Are we connected to another shrine, the Shrine of the Birhen ng Peñafrancia de Manila, the Birhen del Rosario (the Virgin of Rosary) and Inang Mahal ng Mga Dukha (Beloved Mother of the Poor), a devotion dating back to 1697?
A new reading of devotion and pilgrimage has been developed so as to answer indeed the question of this quest.
Where before there was this small shrine at Penafrancia Street, we now have a Basilica Minore. The names matter in the ecclesiastical administration. But do the faithful care? For some years now, a new practice has been developed to address the significance of certain sacred points in the devotion. The Traslacion (transfer) at present does not proceed directly to the Metropolitan Cathedral; rather, there is a brief stop from the basilica to the old shrine, where the grand land procession happens. It is as if Ina, the Mother, affirms her old home because, after all, she is going to be visiting a massive house where She would be billeted not permanently but only for days so that her symbolic children can pay homage to Her, present their supplications, or, in the humblest language of their belief, be there with Her. In joys and sorrows.

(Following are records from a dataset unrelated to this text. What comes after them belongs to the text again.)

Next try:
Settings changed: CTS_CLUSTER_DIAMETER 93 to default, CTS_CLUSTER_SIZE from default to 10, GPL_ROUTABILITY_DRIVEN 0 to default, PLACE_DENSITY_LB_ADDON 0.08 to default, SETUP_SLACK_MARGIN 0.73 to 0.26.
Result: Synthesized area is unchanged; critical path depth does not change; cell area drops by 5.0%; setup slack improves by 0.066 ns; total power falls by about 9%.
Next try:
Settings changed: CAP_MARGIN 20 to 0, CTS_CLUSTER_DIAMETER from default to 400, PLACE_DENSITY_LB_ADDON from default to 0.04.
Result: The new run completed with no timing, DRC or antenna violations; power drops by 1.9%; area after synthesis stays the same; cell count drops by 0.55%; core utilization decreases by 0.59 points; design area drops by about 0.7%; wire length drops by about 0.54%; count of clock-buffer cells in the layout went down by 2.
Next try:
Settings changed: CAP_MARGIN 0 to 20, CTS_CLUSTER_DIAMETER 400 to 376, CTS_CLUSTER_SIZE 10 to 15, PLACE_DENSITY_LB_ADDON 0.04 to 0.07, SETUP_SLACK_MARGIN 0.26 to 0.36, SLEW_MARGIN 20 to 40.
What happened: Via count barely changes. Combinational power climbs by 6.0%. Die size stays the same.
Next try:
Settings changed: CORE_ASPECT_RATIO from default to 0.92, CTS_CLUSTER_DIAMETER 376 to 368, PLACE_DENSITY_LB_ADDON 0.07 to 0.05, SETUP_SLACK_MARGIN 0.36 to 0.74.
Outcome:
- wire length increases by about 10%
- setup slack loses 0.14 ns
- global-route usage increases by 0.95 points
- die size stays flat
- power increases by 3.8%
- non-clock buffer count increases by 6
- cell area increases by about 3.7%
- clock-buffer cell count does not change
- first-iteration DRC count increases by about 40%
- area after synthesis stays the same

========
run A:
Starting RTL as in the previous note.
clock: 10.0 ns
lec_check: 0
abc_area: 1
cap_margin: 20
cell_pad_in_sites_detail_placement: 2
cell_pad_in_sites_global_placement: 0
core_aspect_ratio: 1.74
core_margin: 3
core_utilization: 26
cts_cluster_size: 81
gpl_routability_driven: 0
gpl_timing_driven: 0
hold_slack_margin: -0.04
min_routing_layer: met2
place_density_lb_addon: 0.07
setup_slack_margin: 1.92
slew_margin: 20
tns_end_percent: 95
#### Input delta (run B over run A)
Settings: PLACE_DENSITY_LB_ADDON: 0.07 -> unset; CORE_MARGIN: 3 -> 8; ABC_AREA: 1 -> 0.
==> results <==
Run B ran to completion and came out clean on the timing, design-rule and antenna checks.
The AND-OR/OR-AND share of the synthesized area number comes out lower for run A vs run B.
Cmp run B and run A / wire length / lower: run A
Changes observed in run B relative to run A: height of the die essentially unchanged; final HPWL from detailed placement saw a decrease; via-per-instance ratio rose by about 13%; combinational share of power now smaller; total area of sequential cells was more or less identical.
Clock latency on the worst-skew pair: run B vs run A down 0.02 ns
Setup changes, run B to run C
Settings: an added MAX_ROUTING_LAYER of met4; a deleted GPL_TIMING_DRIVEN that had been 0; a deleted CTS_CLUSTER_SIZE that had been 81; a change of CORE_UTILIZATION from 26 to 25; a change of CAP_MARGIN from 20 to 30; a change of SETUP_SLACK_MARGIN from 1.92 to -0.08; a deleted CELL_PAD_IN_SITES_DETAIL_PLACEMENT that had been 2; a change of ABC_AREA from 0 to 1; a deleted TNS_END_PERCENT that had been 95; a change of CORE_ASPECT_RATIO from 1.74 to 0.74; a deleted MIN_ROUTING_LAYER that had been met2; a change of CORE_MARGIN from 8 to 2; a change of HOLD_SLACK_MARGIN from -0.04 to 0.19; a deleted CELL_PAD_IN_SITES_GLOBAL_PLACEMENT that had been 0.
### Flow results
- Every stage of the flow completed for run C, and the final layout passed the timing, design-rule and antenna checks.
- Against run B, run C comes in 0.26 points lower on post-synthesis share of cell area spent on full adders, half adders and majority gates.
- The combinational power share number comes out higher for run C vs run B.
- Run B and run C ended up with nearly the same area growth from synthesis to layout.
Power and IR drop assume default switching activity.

Will everyone agree to the idea that the Traslacion merely affirms what many already know, that we have the right to affirm our own definition of our faith and devotion to the Virgin? The institutional church can always contest this but I am proceeding from a different reading. Like the riotous and imperfectly human process by which we bring our Ina from Her shrine by the river to the center, there are down there, as one looks from the grand perspective of the priest lording it above all the jostling men, more ways of loving the Mother.
John Eade, Michael Sallnow et al talk of “competing” interpretations of pilgrimages and, it follows, religious devotion and belief. This does not mean the pitting of antagonistic interests against other interests. For Eade and Sallnow, “pilgrimage is above all an arena for competing religious and secular discourses, for both the official co-option and the non-official recovery of religious meanings, for conflict between orthodoxies, sects and confessional groups, for drives toward consensus and communitas, and for counter-movements toward separateness and division.”
And so when September comes again, and the Virgin is taken from Her Shrine by the polluted river, expect a thousand and one faiths all clamoring for recognition. No humans will ever know the petitions; only the cri de coeur, the cry from the heart, will be heard. And that is all that matters. Viva la Virgen!
Note: I call my column FieldNotes II after a brief hiatus. Here I am returning as in a ritual.